The Church of the Holy Virgin in Babylon El-Darag (Babylon of the Steps) (كنيسة السيدة العذراء في بابليون الدرج) is a Coptic Orthodox church in Coptic Cairo built in the 11th century AD.

==History==
The Church of the Holy Virgin in Babylon El-Darag was occupied from the 11th to the 15th centuries by several Coptic patriarchs, seven of whom were buried in the church. Pope Zacharias was one of them.

Pope Cyril VI of Alexandria used to pray in the church before assuming papacy. According to tradition, the church was one of the resting places of the Holy Family during their sojourn in Egypt, as well as the location from which Peter sent his epistle (1 Peter 5:13).

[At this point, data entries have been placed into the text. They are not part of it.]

Source: an optimization exercise on an open RTL-to-GDS flow (aim: small area). Production flows keep margins and buffers that such runs may drop.
Only simulation tests tie the RTL to the original design; equivalence was not proved.
Power figures rest on the tool's default switching activity, not on a simulated workload.

## branch_predictor
module branch_predictor
#(
    parameter int unsigned XLEN    = branch_predictor_pkg::XLEN,
    parameter int unsigned ENTRIES = 16,
    parameter int unsigned IDX_W   = $clog2(ENTRIES)
)
(
    input  logic            clk,
    input  logic            rst_n,
    input  logic [XLEN-1:0] if_pc,
    output logic            pred_taken,
    output logic [XLEN-1:0] pred_target,
    input  logic            ex_valid,
    input  logic [XLEN-1:0] ex_pc,
    input  logic            ex_is_branch,
    input  logic            ex_is_jump,
    input  logic            ex_taken,
    input  logic [XLEN-1:0] ex_target,
    input  logic            ex_pred_taken,
    input  logic [XLEN-1:0] ex_pred_target,
    output logic            flush,
    output logic [XLEN-1:0] redirect_pc,
    output logic [31:0]     stat_branches,
    output logic [31:0]     stat_mispred
);
    localparam int unsigned TAG_W = XLEN - IDX_W - 2;
    logic [ENTRIES-1:0]              rd_oh, wr_oh, bw_oh, inv_n;
    logic [ENTRIES-1:0]              valid_all, jmp_all;
    logic [TAG_W-1:0][ENTRIES-1:0]   tag_all;
    logic [XLEN-1:0][ENTRIES-1:0]    tgt_all;
    logic [1:0][ENTRIES-1:0]         bht_all;
    logic                            rd_valid, rd_jmp, rd_bht1;
  ...
clock: 7.0 ns
lec_check: 0
cap_margin: 20
core_margin: 2
core_utilization: 40
cts_buf_list: sky130_fd_sc_hd__clkbuf_8
cts_cluster_diameter: 50
cts_cluster_size: 18
slew_margin: 20
synth_hierarchical: 1
run.sh (not shown) runs the stock make flow with config.mk's settings and CLKGATE_MAP_FILE= SYNTH_SCRIPT=/design/flow/synth_recipe.tcl, a recipe that flattens the netlist after the stock synthesis.
Rerun with:
==> flow/flow/run.sh (new file) <==
#!/bin/bash
# Layout flow: the standard flow (standard.sh, standard synthesis
# unchanged), with two layout choices made through ORFS variables:
#  - port buffers use the smallest buffer cell, sky130_fd_sc_hd__buf_1;
#  - clock tree built from clkbuf_4/clkbuf_8 in clusters of 16 sinks,
#    without dummy balancing loads.
# All tool output goes to flow.log here; ORFS also keeps per-step logs
# under orfs/logs/.
set -euo pipefail
cd "$(dirname "$0")/.."

export BUFFER_PORTS_ARGS="-buffer_cell sky130_fd_sc_hd__buf_1"
export CTS_ARGS="-sink_clustering_enable -repair_clock_nets -dont_use_dummy_load -buf_list {sky130_fd_sc_hd__clkbuf_4 sky130_fd_sc_hd__clkbuf_8} -sink_clustering_size 16 -sink_clustering_max_diameter 60"

bash standard.sh > flow.log 2>&1
==> flow/standard.sh (new file) <==
#!/bin/bash
# synth_recipe.tcl (not shown) runs the flow's synth.tcl, then flattens the netlist and writes it again
# the make line also repeats each setting of config.mk as NAME=value (left out here)
make -C /OpenROAD-flow-scripts/flow DESIGN_CONFIG=/design/flow/config.mk WORK_HOME=/design/flow/orfs CLKGATE_MAP_FILE= SYNTH_SCRIPT=/design/flow/synth_recipe.tcl "${@:-finish}"
--- a/flow/config.mk
+++ b/flow/config.mk
@@ -9,6 +9,4 @@
 export CORE_MARGIN = 2
-export CORE_UTILIZATION = 40
-export CTS_BUF_LIST = sky130_fd_sc_hd__clkbuf_8
-export CTS_CLUSTER_DIAMETER = 50
-export CTS_CLUSTER_SIZE = 18
+export CORE_UTILIZATION = 75
+export PLACE_DENSITY = 0.85
 export SLEW_MARGIN = 20
removed: flow/run.sh
After rerunning: The new run finished clean; count of clock-buffer cells in the layout drops by 29; core utilization grows by 34 points; global-route usage came out higher by 16 points; via count is higher by about 2.8%; cell count decreases by 20%; total power came out lower by 15%; register-to-register slack gains 0.04 ns; sequential cell count does not change; wire length is lower by 8.6%; cell area falls by 9.9%; critical path depth decreases by 1.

The relics of saints Demiana and Simon the Tanner are contained in the church as well.

==Architecture==
The ground plan of the church is typical of other Coptic churches: a narthex, a nave, a choir, northern and southern aisles and three sanctuaries. The northern sanctuary is dedicated to the Virgin Mary and the southern sanctuary is used as a shrine. It contains several 19th-century icons of the Holy Virgin and saints Demiana, Stephen, Barbara, Shenouda, Paul the Hermit, Anthony, and Peter and Paul.